Living in a moral diaspora

Ronald Rolheiser
Reproduced with Permission

In an autobiographical novel entitled, My First Loves, Ivan Klima, a Czech writer, talks about a pain he endured as a young man. Growing up without religious training and living amidst a group of young men and women who weren't much inclined towards sexual and other restraints, he sometimes found himself very much alone and isolated in terms of his feelings. For reasons he couldn't explain, and which certainly weren't religious, he, unlike his friends, simply couldn't give himself over to certain forms of youthful revelry. His conscience was reticent and he was haunted by a feeling that solitude should be carried at some high level.

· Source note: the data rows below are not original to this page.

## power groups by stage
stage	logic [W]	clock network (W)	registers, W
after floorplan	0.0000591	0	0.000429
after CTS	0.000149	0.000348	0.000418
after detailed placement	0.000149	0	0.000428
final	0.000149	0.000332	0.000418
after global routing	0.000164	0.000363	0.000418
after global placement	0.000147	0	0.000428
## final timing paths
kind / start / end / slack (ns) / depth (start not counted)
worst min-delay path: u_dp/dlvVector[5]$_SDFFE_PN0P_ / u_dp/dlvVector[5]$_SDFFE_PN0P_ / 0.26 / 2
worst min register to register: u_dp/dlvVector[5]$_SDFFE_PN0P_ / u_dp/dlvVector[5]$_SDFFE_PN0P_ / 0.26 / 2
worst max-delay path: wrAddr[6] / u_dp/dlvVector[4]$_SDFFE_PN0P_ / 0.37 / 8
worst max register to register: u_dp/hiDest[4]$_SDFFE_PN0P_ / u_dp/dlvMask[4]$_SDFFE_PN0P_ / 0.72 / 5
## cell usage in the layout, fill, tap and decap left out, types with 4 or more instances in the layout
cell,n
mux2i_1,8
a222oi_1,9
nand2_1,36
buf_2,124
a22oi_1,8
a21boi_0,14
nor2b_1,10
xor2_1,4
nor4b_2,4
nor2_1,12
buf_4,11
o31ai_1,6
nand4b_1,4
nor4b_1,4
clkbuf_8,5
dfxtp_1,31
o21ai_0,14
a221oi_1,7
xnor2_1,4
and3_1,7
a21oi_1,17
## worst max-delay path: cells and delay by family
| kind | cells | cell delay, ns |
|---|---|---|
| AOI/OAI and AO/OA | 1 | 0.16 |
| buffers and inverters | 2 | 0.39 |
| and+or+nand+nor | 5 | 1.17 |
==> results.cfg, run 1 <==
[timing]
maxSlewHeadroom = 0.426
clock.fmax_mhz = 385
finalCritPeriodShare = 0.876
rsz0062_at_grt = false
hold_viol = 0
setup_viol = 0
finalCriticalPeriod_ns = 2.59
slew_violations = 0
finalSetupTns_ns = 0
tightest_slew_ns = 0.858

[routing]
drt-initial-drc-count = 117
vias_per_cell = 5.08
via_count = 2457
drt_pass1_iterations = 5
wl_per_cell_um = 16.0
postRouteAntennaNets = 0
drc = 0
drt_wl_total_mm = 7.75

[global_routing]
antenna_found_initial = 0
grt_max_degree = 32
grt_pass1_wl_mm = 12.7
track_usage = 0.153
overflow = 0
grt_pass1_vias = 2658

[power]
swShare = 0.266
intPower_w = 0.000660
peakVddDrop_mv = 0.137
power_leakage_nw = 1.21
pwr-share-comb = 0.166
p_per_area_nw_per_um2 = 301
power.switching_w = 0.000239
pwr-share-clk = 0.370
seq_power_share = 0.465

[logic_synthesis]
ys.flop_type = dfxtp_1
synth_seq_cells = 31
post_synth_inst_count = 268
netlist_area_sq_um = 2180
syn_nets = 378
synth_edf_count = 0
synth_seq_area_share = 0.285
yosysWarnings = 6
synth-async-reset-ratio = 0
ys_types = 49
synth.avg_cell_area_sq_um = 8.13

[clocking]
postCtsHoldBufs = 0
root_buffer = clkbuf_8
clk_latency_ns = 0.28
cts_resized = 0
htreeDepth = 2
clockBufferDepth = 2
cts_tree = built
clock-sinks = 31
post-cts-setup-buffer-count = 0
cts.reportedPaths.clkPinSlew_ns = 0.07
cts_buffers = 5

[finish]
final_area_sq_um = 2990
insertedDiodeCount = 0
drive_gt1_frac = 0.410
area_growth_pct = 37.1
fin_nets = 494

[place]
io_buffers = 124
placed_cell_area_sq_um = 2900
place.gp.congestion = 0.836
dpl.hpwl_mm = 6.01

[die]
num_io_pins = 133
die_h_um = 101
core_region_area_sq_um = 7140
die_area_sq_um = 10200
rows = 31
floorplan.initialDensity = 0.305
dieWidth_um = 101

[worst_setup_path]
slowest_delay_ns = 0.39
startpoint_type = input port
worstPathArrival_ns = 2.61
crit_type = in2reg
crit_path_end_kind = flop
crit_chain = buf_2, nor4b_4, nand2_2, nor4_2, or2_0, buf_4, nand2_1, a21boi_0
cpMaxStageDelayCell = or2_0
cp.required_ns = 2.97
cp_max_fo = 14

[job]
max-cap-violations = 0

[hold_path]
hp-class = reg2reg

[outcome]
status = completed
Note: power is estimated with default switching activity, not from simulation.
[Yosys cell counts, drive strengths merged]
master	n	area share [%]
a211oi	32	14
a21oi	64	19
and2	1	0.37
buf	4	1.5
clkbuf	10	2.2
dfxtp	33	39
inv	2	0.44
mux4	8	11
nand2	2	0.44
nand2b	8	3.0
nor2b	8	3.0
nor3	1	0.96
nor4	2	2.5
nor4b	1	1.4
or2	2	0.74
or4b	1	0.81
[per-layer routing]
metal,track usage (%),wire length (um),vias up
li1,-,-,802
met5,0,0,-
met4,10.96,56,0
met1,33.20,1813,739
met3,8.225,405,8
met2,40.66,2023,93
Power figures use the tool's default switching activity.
<file path="src/rtl/codec_regif.sv">
module codec_regif #(
  parameter int ACI_LOAD = 3
) (
  input  logic       clk,
  input  logic       rst_n,
  input  logic [1:0] bus_addr,
  input  logic       bus_wr,
  input  logic       bus_rd,
  input  logic [7:0] bus_wdata,
  output logic [7:0] bus_rdata,
  input  logic       pb_irq_set,
  output logic       irq_o,
  output logic       mode_ext,
  output logic       mce_o,
  output logic       fmt_xtal,
  output logic [2:0] fmt_rate,
  output logic       fmt_stereo,
  output logic [2:0] fmt_code,
  output logic       play_en
);
  localparam int NREG = 32;
  localparam int CW   = $clog2(ACI_LOAD + 1);
  localparam logic [4:0] R_FMT = 5'd8, R_CFG = 5'd9, R_ERR = 5'd11,
                         R_MODE = 5'd12, R_AST = 5'd24;

  logic [7:0]    idx_q;
  logic [7:0]    bank [NREG];
  logic          int_q;
  logic [CW-1:0] aci_q;

  function automatic logic [7:0] dflt(input int i);
    case (i)
      2, 3, 4, 5, 18, 19: dflt = 8'h88;
      6, 7:               dflt = 8'h80;
      9:                  dflt = 8'h08;
      12:                 dflt = 8'h8A;
      25, 26:             dflt = 8'hA0;
      default:            dflt = 8'h00;
    endcase
  endfunction

  assign mode_ext = bank[R_MODE][6];
  assign mce_o    = idx_q[6];

  logic [4:0] iaddr;
  assign iaddr = mode_ext ? idx_q[4:0] : {1'b0, idx_q[3:0]};

  logic wr_idx, wr_dat, wr_sts, rd_err;
  assign wr_idx = bus_wr && bus_addr == 2'd0;
  assign wr_dat = bus_wr && bus_addr == 2'd1;
  assign wr_sts = bus_wr && bus_addr == 2'd2;
  assign rd_err = bus_rd && bus_addr == 2'd1 && iaddr == R_ERR;

  always_ff @(posedge clk) begin
    if (!rst_n) begin
      idx_q <= 8'h40;
      int_q <= 1'b0;
      aci_q <= '0;
      for (int i = 0; i < NREG; i++) bank[i] <= dflt(i);
    end else begin
      if (wr_idx) begin
        idx_q <= bus_wdata & 8'h7F;
        if (!idx_q[6] && bus_wdata[6] && (bank[R_CFG][4:3] != 2'b00))
          aci_q <= CW'(ACI_LOAD);
      end
      if (rd_err && aci_q != '0) aci_q <= aci_q - 1'b1;
      if (wr_dat) begin
        case (iaddr)
          R_FMT: begin
            if (idx_q[6]) bank[R_FMT] <= bus_wdata;
            else if (bank[R_AST][0]) bank[R_FMT] <= {bus_wdata[7:4], bank[R_FMT][3:0]};
          end
          R_CFG:  bank[R_CFG] <= bus_wdata & 8'hDF;
          R_ERR:  ;
          R_MODE: bank[R_MODE][6] <= bus_wdata[6];
          R_AST: begin
            bank[R_AST] <= bus_wdata;
            if (bank[R_AST][4] && !bus_wdata[4]) int_q <= 1'b0;
          end
          default: bank[iaddr] <= bus_wdata;
        endcase
      end
      if (wr_sts) begin
        int_q <= 1'b0;
        bank[R_AST][6:4] <= 3'b000;
      end
      if (pb_irq_set) begin
        int_q <= 1'b1;
        bank[R_AST][4] <= 1'b1;
      end
    end
  end

  always_comb begin
    case (bus_addr)
      2'd0: bus_rdata = idx_q & 8'h7F;
      2'd1: begin
        if (iaddr == R_ERR)
          bus_rdata = (aci_q != '0) ? (bank[R_ERR] | 8'h20) : (bank[R_ERR] & 8'hDF);
        else
          bus_rdata = bank[iaddr];
      end
      2'd2:    bus_rdata = {7'b0, int_q};
      default: bus_rdata = 8'h00;
    endcase
  end

  assign irq_o      = int_q;
  assign fmt_xtal   = bank[R_FMT][0];
  assign fmt_rate   = bank[R_FMT][3:1];
  assign fmt_stereo = bank[R_FMT][4];
  assign fmt_code   = mode_ext ? bank[R_FMT][7:5] : {1'b0, bank[R_FMT][6:5]};
  assign play_en    = bank[R_CFG][0];


  irq_rise_chk: assert property (@(posedge clk) disable iff (!rst_n)
    $rose(irq_o) |-> $past(pb_irq_set));

  sts_clear_chk: assert property (@(posedge clk) disable iff (!rst_n)
    (wr_sts && !pb_irq_set) |=> !irq_o);

  ast_ack_chk: assert property (@(posedge clk) disable iff (!rst_n)
    (wr_dat && iaddr == R_AST && bank[R_AST][4] && !bus_wdata[4] && !pb_irq_set) |=> !irq_o);

  fmt_gate_chk: assert property (@(posedge clk) disable iff (!rst_n)
    (wr_dat && iaddr == R_FMT && !idx_q[6] && !bank[R_AST][0])
    |=> $stable({fmt_xtal, fmt_rate, fmt_stereo}));

  mode_keep_chk: assert property (@(posedge clk) disable iff (!rst_n)
    (wr_dat && iaddr == R_MODE) |=> (bank[R_MODE][5:0] == 6'h0A && bank[R_MODE][7]));
endmodule

</file>
<file path="config.mk">
export PLATFORM = sky130hd
export DESIGN_NAME = codec_regif
export DESIGN_NICKNAME = d
export VERILOG_FILES = /design/src/rtl/codec_regif.sv
export SDC_FILE = /design/constraint.sdc
export NUM_CORES = 1
export LEC_CHECK = 0
export BUFFER_PORTS_ARGS = -buffer_cell sky130_fd_sc_hd__buf_2
export CAP_MARGIN = 20
export CORE_MARGIN = 1.5
export CORE_UTILIZATION = 50
export DETAILED_ROUTE_END_ITERATION = 8
export GPL_TIMING_DRIVEN = 0
export PLACE_DENSITY = 0.65
export REMOVE_ABC_BUFFERS = 1
export SYNTH_ARGS = -nofsm -noshare
export SYNTH_HDL_FRONTEND = slang
export SYNTH_SLANG_ARGS = --single-unit
</file>
<file path="constraint.sdc">
create_clock -name clk -period 3.4 [get_ports clk]
set_clock_uncertainty 0.1 [all_clocks]
set_input_delay 0.51 -clock clk [delete_from_list [all_inputs] [get_ports clk]]
set_output_delay 0.51 -clock clk [all_outputs]
set_load 0.01 [all_outputs]
</file>
Word-level counts from Yosys, hierarchy flattened --
Memories as Yosys holds them, arrays and structs flattened. Index checks and enable logic that the tools add are counted.
Storage, ports and cells: flip-flop bits (word level) 10, memory bits (writable) 256, memories 1
Cells by class: add/subtract/negate cells 1, equality and inequality tests 7, muxes and demuxes 63, bitwise gates (word level) 7, reduce and logical (&&, ||, !) cells 23
Memory list:
- bank | depth 32, bits a word 8, rd ports 6, clocked after Yosys merged registers in 0, write ports 32, RTL line 27 | logic [7:0] bank [NREG];
Operator list (count):
- two-way mux 8 bit | 12
- two-way mux 1 bit | 42
- one-hot mux 8 bit (3 select lines) | 1
- == test 5 x 4 -> 1 bit (second input constant) | 4
- two-way mux 5 bit | 2
- logical AND 1 bit | 9
- nonzero test 3 bit | 3
- nonzero test 2 bit | 4
- OR reduction 8 bit | 1
- bitwise OR 1 bit | 7
- two-way mux 2 bit | 3
- two-way mux 3 bit | 2
- two-way mux 6 bit | 1
- == test 5 bit (second input constant) | 1
- OR reduction 5 bit | 1
- AND reduction 3 bit | 1
- == test 2 x 1 -> 1 bit (second input constant) | 1
- == test 2 bit (second input constant) | 1
- logical NOT 1 bit | 2
- logical NOT 2 bit | 1
- AND reduction 2 bit | 1
- subtractor 2 x 1 -> 2 bit (second input constant) | 1

Depth between registers and ports, before layout --
An unclocked memory read counts as a cell.
word-level depth 10, mapped depth 8, mapped depth without buffers 6

Worst setup path before layout --
No wires, ideal clock.
path type input-to-reg, start in bus_addr[1], end mem bank[18][0] (enable), setup time 0.381 ns, arrival time 2.023 ns, setup slack 0.896 ns, cell stages on the path 7, buffers on the path 3, cells stage by stage buf_4 -> nand4b_1 -> nor2_1 -> nand2_1 -> clkbuf_1 -> clkbuf_1 -> o21ai_0
RTL lines:
- from (decl) | RTL line 6 | input logic [1:0] bus_addr,
- to (decl) | RTL line 27

Worst setup path after layout --
start reg idx_q[2], end out bus_rdata[1]
On the way: word-level cells in the longest chain between the ends 4, elaborated cells between the ends (all ways) 5
RTL lines:
- from (decl) | RTL line 26 | logic [7:0] idx_q;
- from (signal assigned) | RTL line 62 | idx_q <= bus_wdata & 8'h7F;
- two-way mux 5 bit * | RTL line 46 | assign iaddr = mode_ext ? idx_q[4:0] : {1'b0, idx_q[3:0]};
- memory read (32 x 8 bit) / == test 5 x 4 -> 1 bit (equally long branches)
- two-way mux 8 bit * | RTL line 98 | if (iaddr == R_ERR)
- one-hot mux 8 bit (3 select lines) * | RTL line 95 | case (bus_addr)
- to (decl) | RTL line 10 | output logic [7:0] bus_rdata,
Every way passes the cells marked *; elsewhere a longest branch is shown, timed or not.

==> run_results.csv <==
group,metric,value,unit
die,io_pins,35,
synth,syn_avg_cell_area,13.0,sq um
die,die-area,0.0270,sq mm
detailed_routing,wl_per_cell,24.2,microns
clock_tree,clk_pin_slew,60,ps
detailed_routing,drt_iter0_drc,1089,
global_route,grt_antenna_before_repair,0,
place,dp.cells,1296,
worst_setup_path,r2r_slack,260,ps
worst_setup_path,path_buf_inv,2,
worst_setup_path,worst-r2r-cell-count,6,
worst_setup_path,path_cells,"buf_8, and2_4, a22oi_1, a21oi_1, or4_1, o22ai_2, buf_2",
sta,max_slew_margin,0.266,
detailed_routing,drtPass1Iterations,5,
cells_and_area,final_cells,1363,
worst_setup_path,critPathLaunchType,"flip-flop",
pwr,p_per_area,495,mW/mm^2
place,io_buffer_count,34,
run_status,status,"finished, final reports clean",
worst_setup_path,reg2reg_from,"idx_q[0]",
synth,syn_inst,1002,
hold_path,hp-class,"in -> reg",
detailed_routing,viasPerCell,6.04,
sta,finalCritPeriodShare,0.999,
sta,fin_crit,3400,ps
clock_tree,worstSkewPairLatency,540,ps
cells_and_area,area_growth,11.1,%
sta,hold_ws,154,ps
detailed_routing,final_antenna_net_count,0,
detailed_routing,routed_wl,33000,microns
synth,ys_ff_latch,266,
synth,netlist_area,0.0130,sq mm
global_route,track_usage,0.250,
pwr,ir_drop,0.445,mV
cells_and_area,antennaDiodeCount,0,
detailed_routing,drt-met1-wl,14600,microns
die,row_count,58,
clock_tree,cts_tree,"yes",
clock_tree,max-clock-path-buffers,3,
clock_tree,cts_buffers,28,
cells_and_area,fillers,2069,
die,core,0.0254,sq mm
detailed_routing,vias,8237,
pwr,p_leak,4.97,nW
worst_setup_path,crit_fanout,14,
sta,tightest_slew,1090,ps
sta,hold_viol_final,0,
hold_path,min_path_cells,2,
worst_setup_path,critPathSlowestCell,"or4_1",
detailed_routing,drc,0,
place,gp_congestion,0.860,
hold_path,min_from,"pb_irq_set",
synth,ys_warn_count,0,
worst_setup_path,reg2reg_to,"bank[21][4]",
worst_setup_path,critPathKind,"reg -> out",
synth,ys_types,54,
die,die_w,164,microns
global_route,grt_pass1_wl,49600,microns
clock_tree,clkSinkCount,266,
cells_and_area,final_nets,1029,
global_route,grt_pass1_vias,8020,
detailed_routing,wl_met2,15100,microns
worst_setup_path,cp_data_arrival_time,2790,ps
sta,max_freq,295,MHz
global_route,grt_max_degree,48,
detailed_routing,wl_met3,2550,microns
flow_run,drv_cap,0,
sta,drv_slew,0,
worst_setup_path,required,2790,ps
global_route,overflow,0,
worst_setup_path,slowest_delay,580,ps
detailed_routing,dr.max_layer_used,"met4",
hold_path,min_to,"irq_o",
clock_tree,root_buffer,"clkbuf_16",
cells_and_area,drive_gt1_frac,0.164,
worst_setup_path,worstSetupEndpointType,"output pin",
clock_tree,h-tree-depth,1,
pwr,total_power,7.17,mW
place,dp.final_hpwl,20200,microns
die,die_h,164,microns
synth,yosysSeqAreaShare,0.605,
die,start_util,0.513,
sta,setup_violations,0,
worst_setup_path,critical_path.top_delay_family,"simple AND/OR/NAND/NOR gates",
sta,rsz0062_at_grt,"true",
==> worst register-to-register path: stages (launching register included) <==
cell and delay [ps]:
dfxtp_4 390, buf_12 110, bufbuf_16 350, nor2b_1 200, nand2_1 390, nor3_1 840, nand2b_1 430
==> how the worst max path moves through the flow <==
stage / endpoint / from / cells past startpoint / slack [ps]
detailed placement: bank[23][2] / rst_n / 6 / -440
global route: bus_rdata[1] / idx_q[1] / 8 / -20
global placement: bank[23][4] / idx_q[1] / 2 / -4390
CTS: bus_rdata[1] / bank[12][6] / 6 / 4
floorplan: bank[19][0] / idx_q[1] / 2 / -1670
finish: bus_rdata[1] / idx_q[2] / 7 / 5
==> power breakdown <==
| group | switching (mW) | internal (mW) | total (mW) |
|---|---|---|---|
| logic | 0.324 | 0.158 | 0.482 |
| clock network | 1.25 | 1.70 | 2.95 |
| registers | 0.0434 | 3.69 | 3.74 |
==> cells by family (layout without fill, tap and decap cells) <==
family | after synthesis | after routing | synth area share
compound gates | 138 | 138 | 0.0691
fa+ha+maj | 1 | 1 | 0.000960
buf+inv | 99 | 115 | 0.0447
flops | 266 | 266 | 0.605
mux | 117 | 117 | 0.112
other cells | 2 | 16 | 0.000576
simple gates | 379 | 380 | 0.167
==> state kept, by name (all words and copies together), names as in the netlist <==
signal / count
irq_o: 1
aci_q: 2
bank: 256
idx_q: 7
==> routing by layer <==
| metal | GRT usage | vias to the layer above |
|---|---|---|
| li1 | - | 3729 |
| met1 | 0.363 | 4109 |
| met2 | 0.394 | 345 |
| met3 | 0.0299 | 54 |
| met4 | 0.0774 | 0 |
| met5 | 0 | - |
==> final cells by class <==
type | count | area, sq um | share of cell area
multi-input combinational | 652 | 4750 | 0.328
sequential | 266 | 7900 | 0.546
timing repair buffer | 57 | 505 | 0.0349
clock inverter | 16 | 136 | 0.00942
tap | 330 | 413 | 0.0285
clock buffer | 34 | 744 | 0.0514
inverter | 8 | 30.0 | 0.00207
==> metrics by stage <==
step	utilization	setup WS, ps	TNS [ps]	cell area, sq um
final	0.570	4.76	0	14500
after global routing	0.570	-22.2	-22.2	14500
after CTS	0.564	4.27	0	14300
after detailed placement	0.522	-436	-20630	13300
after global placement	0.516	-4390	-1299580	13100
after floorplan	-	-1670	-349790	12500
==> Yosys cell counts (all sizes together) <==
cell type / n / area share
edfxtp: 256 / 0.59
and2: 181 / 0.087
mux2i: 82 / 0.063
clkbuf: 53 / 0.015
o21ai: 52 / 0.020
nor2: 43 / 0.013
nor3: 40 / 0.017
buf: 38 / 0.027
nand2: 28 / 0.0083
mux4: 21 / 0.037
nand2b: 21 / 0.010
a22oi: 16 / 0.0092
or3: 16 / 0.0077
nor2b: 15 / 0.0074
a221oi: 14 / 0.0094
mux2: 14 / 0.012
o22ai: 14 / 0.0067
and3: 12 / 0.0058
a21oi: 10 / 0.0038
dfxtp: 10 / 0.015
inv: 8 / 0.0023
nand3: 8 / 0.0031
a31oi: 7 / 0.0034
nor4: 7 / 0.0034
a22o: 6 / 0.0040
o31ai: 6 / 0.0038
o32ai: 4 / 0.0027
a211oi: 2 / 0.0012
a221o: 2 / 0.0015
conb: 2 / 0.00058
or2: 2 / 0.00096
or4: 2 / 0.0012
a2bb2oi: 1 / 0.00067
a32o: 1 / 0.00077
a41oi: 1 / 0.00067
and4: 1 / 0.00067
and4b: 1 / 0.00077
and4bb: 1 / 0.00096
ha: 1 / 0.00096
nand4b: 1 / 0.00067
o21a: 1 / 0.00058
o221ai: 1 / 0.00067
==> placed cells by master (no fill, tap or decap), types with 18 or more instances in the layout <==
cell type | synthesis | layout
nor2_1 | 41 | 39
nor3_1 | 37 | 36
clkbuf_16 | 0 | 30
edfxtp_1 | 256 | 256
nand2_1 | 27 | 23
buf_2 | 10 | 41
mux4_2 | 18 | 18
mux2i_1 | 82 | 82
and2_1 | 180 | 179
nand2b_1 | 21 | 19
o21ai_0 | 52 | 48
==> what timing repair did <==
| item | in CTS | in global routing |
|---|---|---|
| buffers inserted | 7 | 0 |
| gates cloned | 1 | 2 |
| pin swaps | 0 | 0 |
| endpoints found under the setup margin | 92 | 36 |
| resized for setup | 22 | 20 |
| hold buffers | 0 | 0 |
(Power assumes the default switching activity.)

And all this came on him as a loneliness, as a painful feeling that he was somehow out-of-step with others, a misfit, unanimity-minus-one, a cog out of sync with a contented world, a frigidity within lake of freedom. His refusal to give in to various things, when his friends were less willing to carry tension, left him aching in a curious way, lonely for moral companionship, for someone to sleep with in terms of his reticence. He sensed that there were others like himself out there, kindred spirits, soulmates, whom he needed to find in order to alleviate his pain. He states the pain as simple fact, but underneath there's a search for moral companionship. (What is any book besides a note in bottle tossed out to sea in hopes of finding someone who thinks like you?) The pain that Klima articulates is a pain that is more-and-more felt today by anyone who has strong faith and deep moral convictions. Increasingly, to believe in God, is to find yourself within a moral diaspora, seemingly a minority-of-one, awash in a world that, while wonderful in so many other ways, is non-supportive in terms of what's deepest and most important to you. To carry real faith and moral conviction today is to feel yourself part of a cognitive minority, a deviant of sorts, isolated, morally lonely.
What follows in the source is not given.